Inspirations include: The Temple Church, Inns of Court; St Dunstan's-in-the-West, London; New St Pancras, Greater London; St Clement Danes, London; St Mary Le Strand, London; All Saints Margaret Street, London; St Mary Woolnoft, London; St George's Bloomsbury; Westminster Abbey; Westminster Cathedral; St Magnus Martyr [inexplicable splendour of white and gold]; St John's Smith Square; St James Garlickhyhte, London; St Olave Old Jewry; St Sepulchre without Newgate ['The bells of Old Bailey']; St Bride's, Fleet Street; St Peter ad Vincula, Tower of London; St George's Garrison Church, Woolwich; Methodist Central Hall, London; Quaker Friend's House, Euston Street, London; St Alphage, Greenwich; St Chad's, Shewsbury; King's College Chapel, Cambridge; Jesus College Chapel, Cambridge; St Edward's, Cambridge; The Round Church, Cambridge; Ely Cathedral; Cordoba Cathedral; St Mary's, Whitby; St Peter and St Paul's, Pickering; The Pantheon, Rome; The Jerusalemkerk, Bruges; St Anne's, Bruges; St Walburga's, Bruges. 

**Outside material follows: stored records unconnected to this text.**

[config.mk]
export PLATFORM = sky130hd
export DESIGN_NAME = bp_fe_queue_buffer
export DESIGN_NICKNAME = d
export VERILOG_FILES = /design/src/rtl/bp_fe_queue_buffer.sv
export SDC_FILE = /design/constraint.sdc
export NUM_CORES = 1
export LEC_CHECK = 0
export BUFFER_PORTS_ARGS = -buffer_cell sky130_fd_sc_hd__buf_2
export CAP_MARGIN = 30
export CORE_MARGIN = 4
export CORE_UTILIZATION = 40
export DETAILED_ROUTE_END_ITERATION = 6
export PLACE_DENSITY = 0.68
export RECOVER_POWER = 25
export SETUP_SLACK_MARGIN = 0.4
export SYNTH_ARGS = -nofsm -noshare
export SYNTH_HDL_FRONTEND = slang
export SYNTH_SLANG_ARGS = --single-unit
[constraint.sdc]
create_clock -name clk_i -period 12 [get_ports clk_i]
set_input_delay 2.4 -clock clk_i [delete_from_list [all_inputs] [get_ports clk_i]]
set_output_delay 2.4 -clock clk_i [all_outputs]
set_load 0.005 [all_outputs]
$ cat src/rtl/axi_lite_host_arbiter_rr_picker.sv
// Picks the first set request searching upward from ptr with wrap (ARB_FIXED_PRIO_EN: from 0).
// Latency: combinational.  Backpressure: none; caller decides when to accept.
module rr_picker #(
    parameter int NUM_REQ = 4,
    parameter int IDX_W   = $clog2(NUM_REQ)
) (
    input  logic [NUM_REQ-1:0] req,
    input  logic [IDX_W-1:0]   ptr,
    output logic [NUM_REQ-1:0] gnt,
    output logic [IDX_W-1:0]   idx,
    output logic               any
);

    logic [IDX_W-1:0] ptr_eff;

`ifdef ARB_FIXED_PRIO_EN
    assign ptr_eff = '0;
`else
    assign ptr_eff = ptr;
`endif

    always_comb begin
        int j;
        j   = 0;
        gnt = '0;
        idx = '0;
        any = 1'b0;
        for (int k = 0; k < NUM_REQ; k++) begin
            j = int'(ptr_eff) + k;
            if (j >= NUM_REQ) j = j - NUM_REQ;
            if (!any && req[IDX_W'(j)]) begin
                any              = 1'b1;
                idx              = IDX_W'(j);
                gnt[IDX_W'(j)]   = 1'b1;
            end
        end
    end

endmodule
<file path="config.mk">
export PLATFORM = sky130hd
export DESIGN_NAME = mem_bus_arbiter
export DESIGN_NICKNAME = d
export VERILOG_FILES = /design/src/rtl/mem_bus_arb_pkg.sv /design/src/rtl/mem_bus_arbiter_rr.sv /design/src/rtl/mem_bus_arbiter.sv
export SDC_FILE = /design/constraint.sdc
export NUM_CORES = 1
export LEC_CHECK = 0
export BUFFER_PORTS_ARGS = -buffer_cell sky130_fd_sc_hd__buf_2
export CAP_MARGIN = 25
export CORE_AREA = 2 2 168 170
export CTS_CLUSTER_SIZE = 30
export DETAILED_ROUTE_END_ITERATION = 16
export DIE_AREA = 0 0 170 172
export SLEW_MARGIN = 5
export SYNTH_ARGS = -nofsm -noshare
export SYNTH_HDL_FRONTEND = slang
export SYNTH_SLANG_ARGS = --single-unit
</file>
<file path="constraint.sdc">
create_clock -name clk -period 1.94 [get_ports clk]
set_input_delay 0 -clock clk [delete_from_list [all_inputs] [get_ports clk]]
set_output_delay 0 -clock clk [all_outputs]
set_load 0.01 [all_outputs]
</file>
==> src/rtl/iob_wishbone2iob.sv <==
// Wishbone classic slave to IOb native master bridge. One transaction in flight;
// every output comes from a register, so there is no combinational path from wb to iob.
module iob_wishbone2iob #(
    parameter int ADDR_W    = 32,
    parameter int DATA_W    = 32,
    parameter int TIMEOUT_W = 8
) (
    input  logic                clk_i,
    input  logic                arst_n_i,
    input  logic                cke_i,
    input  logic [ADDR_W-1:0]   wb_adr_i,
    input  logic [DATA_W/8-1:0] wb_sel_i,
    input  logic                wb_we_i,
    input  logic                wb_cyc_i,
    input  logic                wb_stb_i,
    input  logic [DATA_W-1:0]   wb_dat_i,
    output logic [DATA_W-1:0]   wb_dat_o,
    output logic                wb_ack_o,
    output logic                wb_err_o,
    output logic                iob_avalid_o,
    output logic [ADDR_W-1:0]   iob_addr_o,
    output logic [DATA_W-1:0]   iob_wdata_o,
    output logic [DATA_W/8-1:0] iob_wstrb_o,
    input  logic                iob_ready_i,
    input  logic                iob_rvalid_i,
    input  logic [DATA_W-1:0]   iob_rdata_i,
    output logic [2:0]          dbg_state_o
);

    // Handshakes: Wishbone side completes a cycle with a single-cycle wb_ack_o or
    // wb_err_o while cyc&stb are high; IOb side transfers a request on the cycle
    // where iob_avalid_o and iob_ready_i are both 1, and read data on iob_rvalid_i.

    typedef enum logic [2:0] {
        IDLE   = 3'd0,
        REQ    = 3'd1,
        RDWAIT = 3'd2,
        ACK    = 3'd3,
        ERR    = 3'd4
    } state_t;

    localparam int CNT_W = (TIMEOUT_W > 0) ? TIMEOUT_W : 1;
    // Counter value whose increment reaches 2^TIMEOUT_W-1 and fires the timeout.
    localparam logic [CNT_W-1:0] CNT_LAST = ~CNT_W'(1);

    state_t             state_q, state_d;
    logic [CNT_W-1:0]   cnt_q, cnt_d;
    logic               abort_q, abort_d;
    logic               we_q;
    logic               avalid_d, ack_d, err_d, latch_en;
    logic [DATA_W-1:0]  dat_d;
    logic               wb_active;
    logic               timeout_hit;

    assign wb_active   = wb_cyc_i & wb_stb_i;
    assign timeout_hit = (TIMEOUT_W > 0) && (cnt_q == CNT_LAST);
    assign dbg_state_o = state_q;

    always_comb begin
        state_d  = state_q;
        cnt_d    = cnt_q;
        abort_d  = abort_q;
        avalid_d = iob_avalid_o;
        ack_d    = 1'b0;
        err_d    = 1'b0;
        dat_d    = wb_dat_o;
        latch_en = 1'b0;
        if ((state_q == REQ || state_q == RDWAIT) && !wb_cyc_i) begin
            abort_d = 1'b1;
        end
        case (state_q)
            IDLE: begin
                dat_d = '0;
                // The cycle carrying the previous ack/err still has stb high; skip it.
                if (wb_active && !wb_ack_o && !wb_err_o) begin
                    latch_en = 1'b1;
                    avalid_d = 1'b1;
                    cnt_d    = '0;
                    abort_d  = 1'b0;
                    state_d  = REQ;
                end
            end
            REQ: begin
                cnt_d = cnt_q + CNT_W'(1);
                if (iob_ready_i) begin
                    avalid_d = 1'b0;
                    state_d  = we_q ? ACK : RDWAIT;
                end else if (timeout_hit) begin
                    avalid_d = 1'b0;
                    state_d  = ERR;
                end
            end
            RDWAIT: begin
                cnt_d = cnt_q + CNT_W'(1);
                if (iob_rvalid_i) begin
                    dat_d   = iob_rdata_i;
                    state_d = ACK;
                end else if (timeout_hit) begin
                    state_d = ERR;
                end
            end
            ACK: begin
                ack_d = wb_active & ~abort_q;
                if (!ack_d) begin
                    dat_d = '0;
                end
                state_d = IDLE;
            end
            ERR: begin
                err_d   = wb_active & ~abort_q;
                dat_d   = '0;
                state_d = IDLE;
            end
            default: begin
                avalid_d = 1'b0;
                state_d  = IDLE;
            end
        endcase
    end

    always_ff @(posedge clk_i or negedge arst_n_i) begin
        if (!arst_n_i) begin
            state_q      <= IDLE;
            cnt_q        <= '0;
            abort_q      <= 1'b0;
            we_q         <= 1'b0;
            wb_dat_o     <= '0;
            wb_ack_o     <= 1'b0;
            wb_err_o     <= 1'b0;
            iob_avalid_o <= 1'b0;
            iob_addr_o   <= '0;
            iob_wdata_o  <= '0;
            iob_wstrb_o  <= '0;
        end else if (cke_i) begin
            state_q      <= state_d;
            cnt_q        <= cnt_d;
            abort_q      <= abort_d;
            wb_dat_o     <= dat_d;
            wb_ack_o     <= ack_d;
            wb_err_o     <= err_d;
            iob_avalid_o <= avalid_d;
            if (latch_en) begin
                we_q        <= wb_we_i;
                iob_addr_o  <= wb_adr_i;
                iob_wdata_o <= wb_dat_i;
                iob_wstrb_o <= wb_we_i ? wb_sel_i : '0;
            end
        end
    end

endmodule
[src/rtl/lbp_host_mem.sv]
// Host-side responder for the LBP engine: loads an 8x8 image, serves gray reads,
// captures result writes and streams the 64-entry result store back out.
module lbp_host_mem #(
  parameter int IMG_W  = 8,
  parameter int DATA_W = 8,
  parameter int ADDR_W = 6
) (
  input  logic              clk,
  input  logic              reset,
  input  logic              in_valid,
  input  logic [DATA_W-1:0] in_data,
  output logic              in_ready,
  output logic              engine_start,
  input  logic              gray_req,
  input  logic [ADDR_W-1:0] gray_addr,
  output logic [DATA_W-1:0] gray_data,
  input  logic              lbp_write,
  input  logic [ADDR_W-1:0] lbp_addr,
  input  logic [DATA_W-1:0] lbp_data,
  input  logic              finish,
  output logic              out_valid,
  output logic [DATA_W-1:0] out_data,
  output logic              out_last,
  input  logic              out_ready,
  output logic [ADDR_W:0]   wr_count,
  output logic              done
);

  localparam int NPIX = IMG_W * IMG_W;
  localparam logic [ADDR_W-1:0] LAST_ADDR = ADDR_W'(NPIX - 1);
  localparam logic [ADDR_W:0]   MAX_COUNT = (ADDR_W + 1)'(NPIX);

  typedef enum logic [1:0] {LOAD, SERVE, DUMP, DONE} state_t;

  state_t            r_state;
  state_t            w_next;
  logic [ADDR_W-1:0] r_ldIdx;
  logic [ADDR_W-1:0] r_dumpIdx;
  logic [ADDR_W:0]   r_wrCount;
  logic [NPIX-1:0]   r_valid;
  logic              r_start;
  logic [DATA_W-1:0] r_img [NPIX];
  logic [DATA_W-1:0] r_res [NPIX];
  logic              w_loadAcc;
  logic              w_resWr;
  logic              w_dumpAcc;

  always_ff @(posedge clk) begin
    if (!reset) r_state <= LOAD;
    else        r_state <= w_next;
  end

  always_comb begin
    w_next = r_state;
    case (r_state)
      LOAD:    if (in_valid && r_ldIdx == LAST_ADDR) w_next = SERVE;
      SERVE:   if (finish) w_next = DUMP;
      DUMP:    if (out_ready && r_dumpIdx == LAST_ADDR) w_next = DONE;
      default: w_next = DONE;
    endcase
  end

  always_comb begin
    in_ready  = (r_state == LOAD);
    out_valid = (r_state == DUMP);
    done      = (r_state == DONE);
    w_loadAcc = in_ready && in_valid;
    w_resWr   = (r_state == SERVE) && lbp_write;
    w_dumpAcc = out_valid && out_ready;
  end

  always_ff @(posedge clk) begin
    if (!reset) begin
      r_ldIdx   <= '0;
      r_dumpIdx <= '0;
      r_wrCount <= '0;
      r_valid   <= '0;
      r_start   <= 1'b0;
    end else begin
      r_start <= w_loadAcc && (r_ldIdx == LAST_ADDR);
      if (w_loadAcc) r_ldIdx <= r_ldIdx + ADDR_W'(1);
      if (w_dumpAcc) r_dumpIdx <= r_dumpIdx + ADDR_W'(1);
      if (w_resWr) begin
        r_valid[lbp_addr] <= 1'b1;
        if (r_wrCount != MAX_COUNT) r_wrCount <= r_wrCount + (ADDR_W + 1)'(1);
      end
    end
  end

  // Storage arrays are not reset; result entries are qualified by r_valid.
  always_ff @(posedge clk) begin
    if (w_loadAcc) r_img[r_ldIdx] <= in_data;
    if (w_resWr)   r_res[lbp_addr] <= lbp_data;
  end

  assign engine_start = r_start;
  assign wr_count     = r_wrCount;
  assign gray_data    = ((r_state == SERVE) && gray_req) ? r_img[gray_addr] : '0;
  assign out_data     = r_valid[r_dumpIdx] ? r_res[r_dumpIdx] : '0;
  assign out_last     = out_valid && (r_dumpIdx == LAST_ADDR);

endmodule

Go forth and investigate for yourself!


Questions for readers: Do these produce unique, interesting buildings?

Are any categories confusing?

Does this rely too heavily on the listed examples?

Is anything missing? Is anything superfluous?

Saturday 12 May 2018

Centaurs outside Eden

As the last post, design principle for Terrae Vertebrae was that initially that the races elder to humanity all balance against one another; see libertarian Dwarves, community-centric Elves. But I lacked a proper balance against Fauns and Satyrs (Caprines). I had invented them as a Gnome substitute, but since associated them with the 'Southern Influence' of C.S.Lewis's The Pilgrim's Regress (which is a blasted odd thing to grasp at for Character Alignment, but there you are).

What balances Caprines? Speculations at the time included Dvergar, Hrossa and centaurs.  Thinking about it now, a Marshwiggle would make a good contrast: deriving from Lewis, known for their gloom, enduring of the cold and ultimately, disciplined and logical (consider Puddleglum's role in the climax of The Silver Chair). [See also comments to this; the Caprine, as 'not a Gnome' is also 'not a Halfling'].

But creating a Northerner or Anti-Caprine class that slots into a putative 'Proto-Vertebrea' setting as a Prophet replacement requires a bit of mythological heft - which knocks out the Marshwiggle for this role (though by no means out of the picture altogether).

All caught up? Now, read on....

Dvergar are too similar to Dwarves. Hrossa, as Marshwiggles, lack that heft. As the title suggests, I think centaurs are the solution.

'But' says the Classically educated reader 'Centaurs are violent and savage, despite exceptions. They are unsuitable as a Regress-Northern species. Besides, they have a basis in Greek accounts of horse-borne nomads, set against the static and agrarian Greek city-states. Not quite Northern. This will not do.'

These are not unreasonable arguments against the centaur as the Anti-Caprine. However, my influences are relatively widespread.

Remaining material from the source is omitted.